O homem na cozinha
Por Luiza. T. Bussius, de Ipiaú, Bahia.
Meu pai sempre nos convocou à cozinha. Talvez por isso, hoje, que vivo longe, sempre lembro dele ao pegar nas panelas.
Devia ter uns 8, 9 anos quando eu o ajudava a virar os potinhos de risoto nos pratos que ele preparava aos amigos nos jantares em casa. Era um encantamento ver aquela mini montanha erguida no prato. Tipo fazer bolinho na areia com meu pequeno.
Hoje ele não faz mais isso. Dava muito trabalho. Prefere servir grandes porções em tigelas e pirex. Me dou conta como lhe dá alegria alimentar as pessoas.
Faz as compras, cozinha, sua muito no processo, coloca uma bela mesa com pratos, talheres, guardanapos, galheteiro e aquelas palhinhas para não queimar a toalha (que no momento não me lembro o nome). Prepara com esmero e deixa o que vai ficando pronto no microondas. Ele adora microondas.
Acredita ser uma grande invenção e de muito auxílio no cotidiano. Há quem duvide disso, dizendo dos malefícios da máquina. Eu fico na dúvida e uso pra guardar o bolo das formigas e requentar a comida do dia anterior. Facilita a dinâmica com as crianças.
Tento não pensar nas moléculas radioativas que podem ser transmitidas aos alimentos. Sigo em frente. Uma panela a menos para lavar.
Na época da escola, eu já adolescente, ele me mandava lanches reforçados de sanduíches com muitas camadas de frios. Às vezes até mesmo umas amigas recebiam. Hoje quando preparo algo que fica decente, saboroso, penso nele e em compartilhar.

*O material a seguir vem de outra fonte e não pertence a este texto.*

### config.mk
export PLATFORM = sky130hd
export DESIGN_NAME = mm_uart
export DESIGN_NICKNAME = d
export VERILOG_FILES = /design/src/rtl/mm_uart.sv
export SDC_FILE = /design/constraint.sdc
export NUM_CORES = 1
export LEC_CHECK = 0
export BUFFER_PORTS_ARGS = -buffer_cell sky130_fd_sc_hd__buf_2
export CORE_UTILIZATION = 40
export DETAILED_ROUTE_END_ITERATION = 8
export GPL_ROUTABILITY_DRIVEN = 1
export MAX_ROUTING_LAYER = met4
export PLACE_DENSITY_LB_ADDON = 0.08
export SETUP_SLACK_MARGIN = 0.02
export SLEW_MARGIN = 20
export SYNTH_ARGS = -nofsm -noshare
export SYNTH_HDL_FRONTEND = slang
export SYNTH_SLANG_ARGS = --single-unit
### constraint.sdc
create_clock -name clk -period 3.9 [get_ports clk]
set_input_delay 0.585 -clock clk [delete_from_list [all_inputs] [get_ports clk]]
set_output_delay 0.585 -clock clk [all_outputs]
set_load 0.02 [all_outputs]
### src/rtl/mm_uart.sv
// mm_uart: memory-mapped 8N1 UART with TX/RX FIFOs, programmable bit divisor and sticky FERR/OVR flags.
// FIFO_DEPTH must be a power of two so the pointers wrap naturally.
module mm_uart #(
   parameter int          FIFO_DEPTH = 8,
   parameter logic [15:0] DIV_RST    = 16'd434
) (
   input  logic        clk,
   input  logic        rst,
   input  logic [15:0] addr,
   input  logic [15:0] wdata,
   input  logic        we,
   input  logic        re,
   output logic [15:0] rdata,
   output logic        TX,
   input  logic        RX
);
   localparam int AW = $clog2(FIFO_DEPTH);
   localparam int CW = $clog2(FIFO_DEPTH + 1);
   localparam logic [CW-1:0] FULL = CW'(FIFO_DEPTH);
   typedef enum logic [1:0] {S_IDLE, S_START, S_DATA, S_STOP} state_t;
   logic          sel_data, sel_stat, sel_div;
   logic [7:0]    tx_mem [FIFO_DEPTH];
   logic [7:0]    rx_mem [FIFO_DEPTH];
   logic [AW-1:0] tx_wp_q, tx_rp_q, rx_wp_q, rx_rp_q;
   logic [CW-1:0] tx_cnt_q, rx_cnt_q;
   logic [15:0]   div_q, per_d;
   logic          ferr_q, ovr_q;
   logic          tx_push, tx_pop, rx_push, rx_pop, rx_done, tx_end, rx_end, rx_half, fall;
   state_t        tx_st_q, rx_st_q;
   logic [15:0]   tx_per_q, tx_ctr_q, rx_per_q, rx_ctr_q;
   logic [2:0]    tx_bit_q, rx_bit_q;
   logic [7:0]    tx_sh_q, rx_sh_q;
   logic          tx_q, s1_q, s2_q, prev_q;
   logic [1:0]    vld_q;
   assign sel_data = addr == 16'hC004;
   assign sel_stat = addr == 16'hC005;
   assign sel_div  = addr == 16'hC006;
   assign per_d    = div_q < 16'd16 ? 16'd16 : div_q;
   assign tx_push  = we & sel_data & (tx_cnt_q != FULL);
   assign rx_pop   = re & sel_data & (rx_cnt_q != '0);
   assign tx_end   = tx_ctr_q == tx_per_q - 16'd1;
   assign tx_pop   = (tx_cnt_q != '0) & ((tx_st_q == S_IDLE) | ((tx_st_q == S_STOP) & tx_end));
   assign rx_end   = rx_ctr_q == rx_per_q - 16'd1;
   assign rx_half  = rx_ctr_q == (rx_per_q >> 1) - 16'd1;
   assign rx_done  = (rx_st_q == S_STOP) & rx_end;
   assign rx_push  = rx_done & s2_q & (rx_cnt_q != FULL);
   assign fall     = prev_q & ~s2_q;
   assign TX       = tx_q;
   always_comb begin
      rdata = 16'h0000;
      if (re | we)
         rdata = sel_data ? {8'h00, rx_cnt_q != '0 ? rx_mem[rx_rp_q] : 8'h00} :
                 sel_stat ? {6'h00, ferr_q, ovr_q, 4'(FULL - tx_cnt_q), 4'(rx_cnt_q)} :
                 sel_div  ? div_q : 16'h0000;
   end
   always_ff @(posedge clk) begin
      if (tx_push) tx_mem[tx_wp_q] <= wdata[7:0];
      if (rx_push) rx_mem[rx_wp_q] <= rx_sh_q;
   end
   // Flag set wins over a same-cycle STATUS write clear.
   always_ff @(posedge clk or posedge rst) begin
      if (rst) begin
         div_q    <= DIV_RST;
         ferr_q   <= 1'b0;
         ovr_q    <= 1'b0;
         tx_wp_q  <= '0;
         tx_rp_q  <= '0;
         tx_cnt_q <= '0;
         rx_wp_q  <= '0;
         rx_rp_q  <= '0;
         rx_cnt_q <= '0;
      end else begin
         if (we & sel_div) div_q <= wdata;
         ferr_q <= (rx_done & ~s2_q) | (ferr_q & ~(we & sel_stat));
         ovr_q  <= (rx_done & s2_q & (rx_cnt_q == FULL)) | (ovr_q & ~(we & sel_stat));
         if (tx_push) tx_wp_q <= tx_wp_q + AW'(1);
         if (tx_pop) tx_rp_q <= tx_rp_q + AW'(1);
         tx_cnt_q <= tx_cnt_q + CW'(tx_push) - CW'(tx_pop);
         if (rx_push) rx_wp_q <= rx_wp_q + AW'(1);
         if (rx_pop) rx_rp_q <= rx_rp_q + AW'(1);
         rx_cnt_q <= rx_cnt_q + CW'(rx_push) - CW'(rx_pop);
      end
   end
   // The line register follows the state one cycle later, giving the two-edge write-to-start latency.
   always_ff @(posedge clk or posedge rst) begin
      if (rst) begin
         tx_st_q  <= S_IDLE;
         tx_per_q <= 16'd16;
         tx_ctr_q <= '0;
         tx_bit_q <= '0;
         tx_sh_q  <= '0;
         tx_q     <= 1'b1;
      end else begin
         tx_q <= tx_st_q == S_START ? 1'b0 : tx_st_q == S_DATA ? tx_sh_q[0] : 1'b1;
         if (tx_pop) begin
            tx_st_q  <= S_START;
            tx_sh_q  <= tx_mem[tx_rp_q];
            tx_per_q <= per_d;
            tx_ctr_q <= '0;
         end else if (tx_st_q != S_IDLE) begin
            tx_ctr_q <= tx_end ? 16'd0 : tx_ctr_q + 16'd1;
            if (tx_end) begin
               case (tx_st_q)
                  S_START: begin
                     tx_st_q  <= S_DATA;
                     tx_bit_q <= '0;
                  end
                  S_DATA: begin
                     tx_sh_q  <= tx_sh_q >> 1;
                     tx_bit_q <= tx_bit_q + 3'd1;
                     if (tx_bit_q == 3'd7) tx_st_q <= S_STOP;
                  end
                  default: tx_st_q <= S_IDLE;
               endcase
            end
         end
      end
   end
   // prev_q stays low until the synchronizer carries a real high, so a line held low at release is ignored.
   always_ff @(posedge clk or posedge rst) begin
      if (rst) begin
         s1_q     <= 1'b1;
         s2_q     <= 1'b1;
         vld_q    <= '0;
         prev_q   <= 1'b0;
         rx_st_q  <= S_IDLE;
         rx_per_q <= 16'd16;
         rx_ctr_q <= '0;
         rx_bit_q <= '0;
         rx_sh_q  <= '0;
      end else begin
         s1_q   <= RX;
         s2_q   <= s1_q;
         vld_q  <= {vld_q[0], 1'b1};
         prev_q <= vld_q[1] & s2_q;
         case (rx_st_q)
            S_IDLE: if (fall) begin
               rx_st_q  <= S_START;
               rx_per_q <= per_d;
               rx_ctr_q <= '0;
            end
            S_START: if (rx_half) begin
               rx_st_q  <= s2_q ? S_IDLE : S_DATA;
               rx_ctr_q <= '0;
               rx_bit_q <= '0;
            end else rx_ctr_q <= rx_ctr_q + 16'd1;
            S_DATA: if (rx_end) begin
               rx_sh_q  <= {s2_q, rx_sh_q[7:1]};
               rx_bit_q <= rx_bit_q + 3'd1;
               rx_ctr_q <= '0;
               if (rx_bit_q == 3'd7) rx_st_q <= S_STOP;
            end else rx_ctr_q <= rx_ctr_q + 16'd1;
            default: if (rx_end) rx_st_q <= S_IDLE;
               else rx_ctr_q <= rx_ctr_q + 16'd1;
         endcase
      end
   end
endmodule
<file path="src/rtl/pe_row_conv.sv">
// pe_row_conv -- one row of a 1-D convolution processing element.
//
// Loads a row of IACT_LEN activations, optionally a fresh kernel of
// KERNEL_LEN weights, runs one signed MAC per cycle to build
// OUT_LEN = IACT_LEN-KERNEL_LEN+1 partial sums, then streams them out,
// optionally adding an incoming psum stream word by word.
//
// Ports
//   clk, rst                       clock (rising edge), async active-high reset
//   start, wgt_reuse, acc_en       row command; modes sampled with start in IDLE
//   iact_valid/ready/data          activation stream (DATA_W, signed)
//   wgt_valid/ready/data           weight stream (DATA_W, signed)
//   psum_valid/ready/data          incoming partial sums (ACC_W, signed)
//   out_valid/ready/data           result stream (ACC_W, signed)
//   busy, done                     busy = not IDLE; done = 1-cycle end-of-row pulse
module pe_row_conv #(
  parameter int DATA_W     = 16,
  parameter int ACC_W      = 40,
  parameter int IACT_LEN   = 5,
  parameter int KERNEL_LEN = 3
) (
  input  logic              clk,
  input  logic              rst,
  input  logic              start,
  input  logic              wgt_reuse,
  input  logic              acc_en,
  input  logic              iact_valid,
  output logic              iact_ready,
  input  logic [DATA_W-1:0] iact_data,
  input  logic              wgt_valid,
  output logic              wgt_ready,
  input  logic [DATA_W-1:0] wgt_data,
  input  logic              psum_valid,
  output logic              psum_ready,
  input  logic [ACC_W-1:0]  psum_data,
  output logic              out_valid,
  input  logic              out_ready,
  output logic [ACC_W-1:0]  out_data,
  output logic              busy,
  output logic              done
);

  localparam int OUT_LEN = IACT_LEN - KERNEL_LEN + 1;
  localparam int IW = (IACT_LEN   > 1) ? $clog2(IACT_LEN)   : 1;
  localparam int KW = (KERNEL_LEN > 1) ? $clog2(KERNEL_LEN) : 1;
  localparam int OW = (OUT_LEN    > 1) ? $clog2(OUT_LEN)    : 1;

  localparam logic [2:0] S_IDLE      = 3'd0;
  localparam logic [2:0] S_LOAD_IACT = 3'd1;
  localparam logic [2:0] S_LOAD_WGT  = 3'd2;
  localparam logic [2:0] S_COMPUTE   = 3'd3;
  localparam logic [2:0] S_DRAIN     = 3'd4;
  localparam logic [2:0] S_DONE      = 3'd5;

  logic [2:0]    state;
  logic [IW-1:0] cnt;     // load index, then drain index
  logic [OW-1:0] o_idx;
  logic [KW-1:0] k_idx;
  logic          reuse_q, acc_en_q, kload_q;

  logic signed [DATA_W-1:0]   iact_mem [IACT_LEN];
  logic signed [DATA_W-1:0]   wgt_mem  [KERNEL_LEN];
  logic signed [ACC_W-1:0]    acc      [OUT_LEN];
  logic signed [2*DATA_W-1:0] prod;
  logic signed [ACC_W-1:0]    drain_acc;

  logic iact_hs, wgt_hs, out_hs;
  logic last_iact, last_wgt, last_out, last_k, last_o;

  assign iact_ready = (state == S_LOAD_IACT);
  assign wgt_ready  = (state == S_LOAD_WGT);
  assign busy       = (state != S_IDLE);
  assign done       = (state == S_DONE);

  // With accumulation the output beat is just the psum beat passed through,
  // so psum is consumed exactly when the sum is taken downstream.
  assign out_valid  = (state == S_DRAIN) && (acc_en_q ? psum_valid : 1'b1);
  assign psum_ready = (state == S_DRAIN) && acc_en_q && out_ready;

  assign drain_acc = acc[OW'(cnt)];
  assign out_data  = (state != S_DRAIN) ? '0 :
                     acc_en_q ? drain_acc + psum_data : drain_acc;

  assign iact_hs = iact_valid && iact_ready;
  assign wgt_hs  = wgt_valid && wgt_ready;
  assign out_hs  = out_valid && out_ready;

  assign last_iact = (cnt == IW'(IACT_LEN - 1));
  assign last_wgt  = (cnt == IW'(KERNEL_LEN - 1));
  assign last_out  = (cnt == IW'(OUT_LEN - 1));
  assign last_k    = (k_idx == KW'(KERNEL_LEN - 1));
  assign last_o    = (o_idx == OW'(OUT_LEN - 1));

  // Full-precision product; sign-extended into the accumulator below.
  assign prod = iact_mem[IW'(o_idx) + IW'(k_idx)] * wgt_mem[k_idx];

  always_ff @(posedge clk or posedge rst) begin
    if (rst) begin
      state    <= S_IDLE;
      cnt      <= '0;
      o_idx    <= '0;
      k_idx    <= '0;
      reuse_q  <= 1'b0;
      acc_en_q <= 1'b0;
      kload_q  <= 1'b0;
      for (int i = 0; i < OUT_LEN; i++) acc[i] <= '0;
    end else begin
      case (state)
        S_IDLE: if (start) begin
          reuse_q  <= wgt_reuse;
          acc_en_q <= acc_en;
          cnt      <= '0;
          state    <= S_LOAD_IACT;
        end
        S_LOAD_IACT: if (iact_hs) begin
          if (last_iact) begin
            cnt <= '0;
            // Reuse only honoured once a kernel actually exists.
            if (reuse_q && kload_q) begin
              state <= S_COMPUTE;
              o_idx <= '0;
              k_idx <= '0;
              for (int i = 0; i < OUT_LEN; i++) acc[i] <= '0;
            end else begin
              state <= S_LOAD_WGT;
            end
          end else begin
            cnt <= cnt + 1'b1;
          end
        end
        S_LOAD_WGT: if (wgt_hs) begin
          if (last_wgt) begin
            cnt     <= '0;
            kload_q <= 1'b1;
            state   <= S_COMPUTE;
            o_idx   <= '0;
            k_idx   <= '0;
            for (int i = 0; i < OUT_LEN; i++) acc[i] <= '0;
          end else begin
            cnt <= cnt + 1'b1;
          end
        end
        S_COMPUTE: begin
          acc[o_idx] <= acc[o_idx] + ACC_W'(prod);
          if (last_k) begin
            k_idx <= '0;
            o_idx <= o_idx + 1'b1;
            if (last_o) begin
              state <= S_DRAIN;
              cnt   <= '0;
            end
          end else begin
            k_idx <= k_idx + 1'b1;
          end
        end
        S_DRAIN: if (out_hs) begin
          if (last_out) begin
            state <= S_DONE;
            cnt   <= '0;
          end else begin
            cnt <= cnt + 1'b1;
          end
        end
        S_DONE:  state <= S_IDLE;
        default: state <= S_IDLE;
      endcase
    end
  end

  // Operand storage needs no reset: it is always written before use.
  always_ff @(posedge clk) begin
    if (iact_hs) iact_mem[cnt]       <= iact_data;
    if (wgt_hs)  wgt_mem[KW'(cnt)]   <= wgt_data;
  end

endmodule

</file>
<file path="config.mk">
export PLATFORM = sky130hd
export DESIGN_NAME = pe_row_conv
export DESIGN_NICKNAME = d
export VERILOG_FILES = /design/src/rtl/pe_row_conv.sv
export SDC_FILE = /design/constraint.sdc
export NUM_CORES = 2
export LEC_CHECK = 0
export ABC_AREA = 1
export CORE_MARGIN = 2
export CORE_UTILIZATION = 50
export DETAILED_ROUTE_END_ITERATION = 8
export GPL_ROUTABILITY_DRIVEN = 0
export GPL_TIMING_DRIVEN = 0
export MAX_ROUTING_LAYER = met4
export PLACE_DENSITY = 0.78
export SLEW_MARGIN = 40
export SYNTH_ARGS = -nofsm -noshare
export SYNTH_HDL_FRONTEND = slang
export SYNTH_SLANG_ARGS = --single-unit
</file>
<file path="constraint.sdc">
create_clock -name clk -period 11.15 [get_ports clk]
set_clock_uncertainty 0.1 [all_clocks]
set_input_delay 1.6725 -clock clk [delete_from_list [all_inputs] [get_ports clk]]
set_output_delay 1.6725 -clock clk [all_outputs]
set_load 0.05 [all_outputs]
</file>
---- Word-level counts from Yosys, hierarchy flattened ----
Memory sizes are Yosys's and may differ from the RTL's.
Index checks and enable logic that the tools add are counted.
operators by class
  $add $sub $neg .......................... 6
  $mul .................................... 1
  magnitude comparators ................... 3
  equality and inequality tests ........... 20
  muxes and demuxes ....................... 51
  bitwise operators ....................... 2
  reductions and logical operators ........ 18
operators with widths
  operator            number
  $mux 120            5
  $pmux 120 s3        1
  $mux 40             7
  $bmux 40 s2         2
  $bwmux 120          1
  $demux 40 s2        1
  $mux 3              17
  $add 40x32->40      1
  $add 40x40->40      1
  $mul 16x16->32      1
  $pmux 3 s5          2
  $mux 2              7
  $reduce_and 7->1    2
  $pmux 2 s3          2
  $ne 2x1->1 const B  5
  $ne 2x2->1 const B  5
  $eq 3x2->1 const B  3
  $eq 3x3->1 const B  3
  $reduce_and 9->1    1
  $logic_and 1x1->1   8
  $ge 3x3->1 const B  2
  $mux 1              6
  $not 2->3           2
  $reduce_and 6->1    1
  other kinds (12)    15
word-level totals
  register bits ........................... 133
  memory bits (writable) .................. 128
  output and inout port bits .............. 46
  memories ................................ 2
memories
  name      words  width  rd ports  clocked after memory_dff  write ports  line  text
  iact_mem  5      16     1         0                         1            61    logic signed [DATA_W-1:0] iact_mem [IACT_LEN];
  wgt_mem   3      16     1         0                         1            62    logic signed [DATA_W-1:0] wgt_mem [KERNEL_LEN];

---- Logic depth before layout (Yosys ltp) ----
  depth after elaboration ................. 7
  depth in mapped cells ................... 38
  depth with buffers taken out ............ 36

---- Worst setup path before layout ----
No wires, ideal clock.
  path type ............................... reg-to-reg
  from .................................... register k_idx[0]
  to ...................................... register acc[119] (netlist bit)
  arrival time ............................ 6.767 ns
  required time ........................... 10.932 ns
  setup slack ............................. 4.166 ns
  stages on the path, launching flop included .. 30
  buffers on the path ..................... 1
  clock period less this slack ............ 6.984 ns
  cells stage by stage .................... dfrtp_1 > ha_1 > fa_1 > inv_1 > nand3_1 > nand2_1 > nand2_1 > nand2_1 > clkbuf_1 > nor2_1 > fa_1 > fa_1 > inv_1 > fa_1 > fa_1 > inv_1 > fa_1 > inv_1 > fa_1 > inv_1 > ha_1 > nand2_1 > nor2_1 > nand2_1 > nor2_1 > nand3_1 > nand3_1 > nand3_1 > nand3_1 > nand2_1
on the way
  longest elaborated chain between the ends .. 6
  elaborated cells between the ends (all ways) .. 7
  classes of those cells .................. add/sub (2); mul (1); mux (2); memory (2)
ends and longest elaborated chain
  element                         line  text
  start: declaration              58    logic [KW-1:0] k_idx;
  start signal: assignment        153   k_idx <= k_idx + 1'b1;
  $add 2x2->3                     95    assign prod = iact_mem[IW'(o_idx) + IW'(k_idx)] * wgt_mem[k_idx];
  $mem_v2 5x16                    --
  $mul 16x16->32 *                95
  $add 40x32->40 *                144   acc[o_idx] <= acc[o_idx] + ACC_W'(prod);
  $bwmux 120 *                    144
  $pmux 120 s3 *                  108   case (state)
  end signal: indexed assignment  144
  end: declaration                63    logic signed [ACC_W-1:0] acc [OUT_LEN];
Every way passes the cells marked *; elsewhere a longest branch is shown, timed or not.
A chain may end at the register's enable or synchronous reset.

---- Worst setup path in the final report ----
  from .................................... register o_idx[0]
  to ...................................... register acc[73] (netlist bit)
on the way
  longest elaborated chain between the ends .. 7
  elaborated cells between the ends (all ways) .. 15
  classes of those cells .................. add/sub (2); mul (1); order compare (2); mux (7); bitwise (1); reduce/logical (1); memory (1)
ends and longest elaborated chain
  element                                                 line  text
  start: declaration                                      57    logic [OW-1:0] o_idx;
  start signal: assignment                                147   o_idx <= o_idx + 1'b1;
  branches (longest 5 deep; another with $add 40x32->40)  --
  $bwmux 120 *                                            144
  $pmux 120 s3 *                                          108
Mark *: on every way between the ends. The select of a mux whose other input is x is not followed.

==> impl_results.md <==
- Type of the setup path with the least slack: flip-flop to flip-flop
- Detailed-router iteration count before antenna repair: 9
- Count of unique library cells instantiated by Yosys: 53
- Total cell area at the placement stage: 30800 um^2
- Total wire length: between 80000 and 90000 um
- Number of maximum-capacitance violations: 0
- Post-DP HPWL: 72000 um
- Endpoint of the worst-slack reg-to-reg timing path: acc[73]$_DFFE_PP0P_
- Top post-synthesis cells by area: fa_1 (23%), edfxtp_1 (14%), dfrtp_1 (12%)
- Initial standard-cell utilization of the core: 50.4%
- Clock tree sinks: 261
- Buffering stage count on the worst path with inverters included: 6
- Count of boundary I/O pins: 127
- Top post-synthesis cells by count: nand2_1 (759), inv_1 (754), nor2_1 (351)
- GR Layer Usage met3: under 10%
- Met1 usage: 40.2%
- Count of antenna-violating nets left after detailed routing: 0
- Number of resized instances in the post-cts repair step: 0
- Number of buffers created by CTS: 27
- Critical register-to-register path startpoint: o_idx[0]$_DFFE_PP0P_
- Max incr delay on CP: 0.54 ns
- Hold buffer count at cts: 0
- Final setup violation count: 0
- Kind of start point of the critical path: flip-flop
- Number of nets in the synthesized netlist: 4193
- GR Overflow Total: 0
- Main combinational cell family by area after synthesis: adder cells
- Met2 usage: between 40% and 50%
- Vias in the first global route: 25000
- Slew HR: approximately two fifths
- TritonCTS clock tree: done
- Category of the worst setup path capture point: flip-flop
- Clock-pin slew reported for the worst setup and hold paths after clock tree synthesis: 0.07 ns
- Final critical delay including setup and external delays: a little under 9 ns
- Die H: 242 um
- Die Footprint: 58600 um^2
- Synth Flop Type: dfrtp_1
- Sum Neg Setup Slack: 0 ns
- Standard-cell rows: 87
- Post-synthesis xor/xnor area fraction: 0.680%
- Yosys warnings: 0
- FF-to-FF setup slack: between 2 and 3 ns
- Critical hold path startpoint: acc[36]$_DFFE_PP0P_
- Final std cells w/o fill: 4564
- Later-pin clock latency in the skew report: 0.58 ns
- Cell area after technology mapping: 28300 um^2
- Drt initial violations: 3475
- Most used standard cell by instance count after synthesis: nand2_1
- Number of antenna violations at the first check in global routing: 1
- Filler instances: 5111
- Data arrival, critical path: 9.00 ns
- Unrepaired setup endpoints after global routing: false
- Cells after Synth: 3618
- Final hold violation count: 0
- Seq/Total Area, Yosys: 25.3%
- CP Max Fanout: 10
- Post-route standard cell area excluding fillers: 31700 um^2
- Share of flip-flops with an asynchronous set or reset: between 50% and 60%
- CTS H-tree depth: 1
- Total core area: 56200 um^2
- Number of remaining DRC errors: 0
- Least-Margin Pin Slew: 0.863 ns
- Busiest metal layer after global routing: met2
- Fraction of layout instances using a drive strength above 1: 4.10%
- Required time of the worst setup path: 11.50 ns
- End point of the most critical hold path: acc[36]$_DFFE_PP0P_
- Most frequent CP cell: nand2_1
- Number of instances in the placed design: 4515
- Detail-routed via count per cell: 5.68
- Reg2reg path depth: 30
- Synth Area in Simple Gates: between 15 and 20%
- Fin util: between 50% and 60%
- Area growth from synthesis to layout: 11.9%
- Slowest CP cell: fa_1
- Count of flip-flops with a built-in enable after synthesis: 128
- Status: completed
- Hold path cells: 2
- Count of input and output buffers: about 130
- Via total after detailed routing: between 20000 and 30000
- Mux contribution to synthesized area: 0.0397%
- Path class of the lowest-slack min-delay path: flip-flop to flip-flop
- Maximum number of pins on one net before global-route repair: 70
- Root buffer cell: clkbuf_16
- Post-detailed-route wirelength per cell: 19.5 um
- Wire length of the first global-routing pass: 138000 um
- Number of max-slew violations in the final report: 0
- Highest clock rate: 0.116 GHz
- Cell family with most CP delay: adder cells
- Die width: roughly 240 um
- Mean post-synth cell area: 7.83 um^2
- Nets@finish: 4363
- Proportion of netlist area held by the largest area contributor: 23.5%
- Dominant cell type by area after synthesis: fa_1
- Period Utilization, post-route: 77.6%
- Adder and majority gate portion of the synthesized area: 30.6%
- Share of the synthesized area in compound gates (AO/OA/AOI/OAI): a little under an eighth
- Count of state elements after synthesis: between 200 and 300
- Bufs on Longest Clock Path: 3
- Setup fix buffers added after clock tree synthesis: 0
- Area of combinational cells with multiple inputs: 17900 um^2
- Total routing usage reported by global routing: 31.0%
- Area taken by flip-flops and latches: around 7000 um^2
-- cell type report --
class | instances | share of cell area (%)
Tap cell | 756 | 2.98
Timing Repair Buffer | 141 | 4.46
Clock buffer | 31 | 2.18
Clock inverter | 17 | 0.805
Buffer | 98 | 1.40
Multi-Input combinational cell | 2485 | 56.4
Antenna cell | 1 | 0.00789
Inverter | 774 | 9.19
Sequential cell | 261 | 22.6
-- layer usage --
metal	share of wire, %	vias to the layer above
met5	0	-
met4	5.3	0
met3	12	300
met2	44	1681
met1	38	12300
li1	-	11700
-- cell usage in the layout, fill, tap and decap left out, types with 7 or more instances in the layout --
| cell | n |
|---|---|
| o21bai_1 | 17 |
| xnor2_1 | 10 |
| fa_1 | 331 |
| inv_2 | 12 |
| buf_2 | 40 |
| a32o_1 | 14 |
| o21ai_2 | 8 |
| nor2_1 | 348 |
| o211ai_1 | 7 |
| buf_4 | 8 |
| clkbuf_1 | 52 |
| a21o_1 | 7 |
| nand3b_1 | 8 |
| nor3_1 | 17 |
| o21a_1 | 16 |
| o22a_1 | 10 |
| clkinv_1 | 13 |
| edfxtp_1 | 128 |
| buf_1 | 9 |
| inv_1 | 752 |
| clkdlybuf4s50_1 | 126 |
| dfrtp_1 | 133 |
| or2_2 | 14 |
| nand3_1 | 175 |
| o22ai_1 | 36 |
| clkbuf_16 | 27 |
| a21oi_1 | 187 |
| nand4_1 | 27 |
| xor2_1 | 12 |
| o21ai_0 | 267 |
| nand2_1 | 759 |
| ha_1 | 162 |
| o21ai_1 | 11 |
-- per-stage QoR --
step / hold WS (ns) / setup WS, ns
2_1_floorplan: 0.342 / 4.17
3_3_place_gp: 0.363 / 2.73
3_5_place_dp: 0.367 / 2.69
4_1_cts: 0.381 / 2.63
5_1_grt: 0.398 / 2.13
6_report: 0.380 / 2.50
-- flip-flops by register name (all words and copies together), names as in the netlist --
register	cells
iact_mem	80
kload_q	1
acc	120
cnt	3
reuse_q	1
o_idx	2
wgt_mem	48
acc_en_q	1
state	3
k_idx	2
-- logic make-up after synthesis --
| logic type | after synthesis |
|---|---|
| fa+ha+maj | 494 |
| compound gates | 598 |
| buf+inv | 872 |
| flops | 261 |
| simple gates | 1370 |
| mux | 1 |
| xor+xnor | 22 |
-- worst register-to-register path, delay by kind of cell (launching register included) --
family	cells	cell delay, ns
AOI/OAI and AO/OA	2	0.70
adders and majority gates	9	4.12
buffers and inverters	6	1.24
DFF	1	0.46
and+or+nand+nor	13	1.91
-- how the worst max path moves through the flow --
stage | from | end | slack [ns] | cells after the start
final | o_idx[0]$_DFFE_PP0P_ | acc[73]$_DFFE_PP0P_ | 2.50 | 30
after floorplan | k_idx[0]$_DFFE_PP0P_ | acc[119]$_DFFE_PP0P_ | 4.17 | 29
after detailed placement | k_idx[0]$_DFFE_PP0P_ | acc[73]$_DFFE_PP0P_ | 2.69 | 30
after global placement | o_idx[0]$_DFFE_PP0P_ | acc[73]$_DFFE_PP0P_ | 2.73 | 30
after CTS | k_idx[0]$_DFFE_PP0P_ | acc[73]$_DFFE_PP0P_ | 2.63 | 30
after global routing | o_idx[0]$_DFFE_PP0P_ | acc[73]$_DFFE_PP0P_ | 2.13 | 30
Power is not shown: default switching activity piles up to over one toggle a cycle in this logic, so the estimate is an artifact.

Comecei a fazer saladas de repolho cru com maçã e maionese e é como se ele estivesse à mesa conosco e contasse de alguma receita bem prática que sua mãe alemã preparava. Ele sempre conta como ela simplesmente deixou de cozinhar quando ele fez 12 ou 14 anos. Não teve jeito, a cozinha precisou ser encarada.
Ao cortar o sanduíche para meus filhos na diagonal separando as duas metades em triângulo vem também sua generosidade alimentar na minha cabeça.
Outro dia fiz polenta e me orgulhei do resultado. Ele é o primeiro que eu penso. Cozinha afetiva dizem.
Quando nos reunimos ele se orgulha de preparar um simples copo de leite com achocolatado para meu filho mais velho, carregando no doce as muitas colheradas. Por vezes acrescenta uma de leite em pó para dar um toque cremoso. O magrelo aprecia e fica feliz. Eu penso no seu quase desprezo pela alimentação saudável que tanto valorizo, mas também fico alimentada pelo gesto carinhoso com seu neto.